Three Levels of Treatment
The first and simplest level of intervention is the use of “Activation Techniques” to change habits and behaviours. This is helpful when you have shifted into ineffective working patterns and they have escalated into a cycle of demotivation. An external structure and scaffold are applied to reboot your working routines and unravel the negative spiral to procrastination. This is also the treatment strategy when your work has stalled as a consequence of fatigue, for example. This is the “Breaking Cycles” strategy.
The second approach is to address your motivation: to understand what motivates you generally, for the task in question and why your motivators are not working now. This is a deeper process of understanding who you are, what you want to achieve, what success looks like for you (at this time of your life) and what feels like fuel – what translates into motivation for action. There are a number of motivators with none being more important or effective; everybody is built differently and so is motivated differently. This is the “Personal Drivers” strategy.
Psychologically we understand motivation to be two dimensional: on one axis is extrinsic (direct rewards like payment, prestige or even new skills) or intrinsic (personal meaning and accomplishment), then on the other axis we find moving away from pain (motivated to get away from something bad) versus moving towards pleasure (motivated to get something good).

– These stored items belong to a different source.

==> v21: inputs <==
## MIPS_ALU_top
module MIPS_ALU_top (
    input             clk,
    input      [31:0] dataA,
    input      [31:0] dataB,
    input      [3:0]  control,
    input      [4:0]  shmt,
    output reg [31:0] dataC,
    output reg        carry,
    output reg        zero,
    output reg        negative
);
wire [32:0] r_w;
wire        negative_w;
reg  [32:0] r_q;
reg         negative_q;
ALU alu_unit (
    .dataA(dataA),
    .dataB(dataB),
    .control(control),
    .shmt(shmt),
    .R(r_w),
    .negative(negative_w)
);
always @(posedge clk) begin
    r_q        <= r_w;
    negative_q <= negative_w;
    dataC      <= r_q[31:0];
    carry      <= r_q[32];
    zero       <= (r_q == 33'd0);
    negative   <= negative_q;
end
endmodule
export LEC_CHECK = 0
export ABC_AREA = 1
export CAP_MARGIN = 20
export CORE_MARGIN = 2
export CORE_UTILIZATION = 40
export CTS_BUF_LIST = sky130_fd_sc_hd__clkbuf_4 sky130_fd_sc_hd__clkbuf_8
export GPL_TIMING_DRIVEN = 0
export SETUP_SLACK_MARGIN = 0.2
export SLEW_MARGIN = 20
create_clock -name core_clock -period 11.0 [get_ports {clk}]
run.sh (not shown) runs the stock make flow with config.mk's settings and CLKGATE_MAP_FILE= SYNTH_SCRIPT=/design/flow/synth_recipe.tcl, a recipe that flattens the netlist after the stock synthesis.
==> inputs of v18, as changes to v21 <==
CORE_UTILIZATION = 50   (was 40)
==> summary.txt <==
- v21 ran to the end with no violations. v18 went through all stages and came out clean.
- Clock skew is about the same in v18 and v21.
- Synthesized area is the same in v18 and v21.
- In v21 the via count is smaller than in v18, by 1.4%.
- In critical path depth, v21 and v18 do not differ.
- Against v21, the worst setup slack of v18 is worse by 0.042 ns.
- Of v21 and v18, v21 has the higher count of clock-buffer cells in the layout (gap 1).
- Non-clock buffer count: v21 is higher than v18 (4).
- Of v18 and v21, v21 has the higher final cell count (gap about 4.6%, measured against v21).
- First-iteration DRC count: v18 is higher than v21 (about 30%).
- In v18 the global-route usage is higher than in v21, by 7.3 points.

The core internal drivers are:
- Belonging: the feeling of belonging to a group or cause with aligned values and social status
- Personal Power: the sense of freedom and independence
- Meaningfulness: your efforts have meaning according to a personal value system
- Safety: the feeling of being able to control your own safety and stability
- Curiosity: a sense of being stimulated or challenged by something new with the aligned excitement
- Achievement: the satisfaction of completing a goal or doing something well
The final level of intervention for your procrastinating when the first two have not been successful is to investigate the ways in which you might be blocking the recovery. You might ask why would l not want to do a task that I really want to do? Tasks have meanings and consequences, simply put. You might want to do your job to get paid, but it means to you that you are giving up your dream of doing something else: singing, getting a degree, travelling, etc. You might be happy to do a task, but resent the way that your boss has made you do it. You may enjoy your work, but are scared of success because a promotion means a role that you wouldn’t like or don’t feel able to perform at the advanced level. The consequence of being successful could be feeling exposed or overwhelmed. This is the “Breaking Barriers” strategy.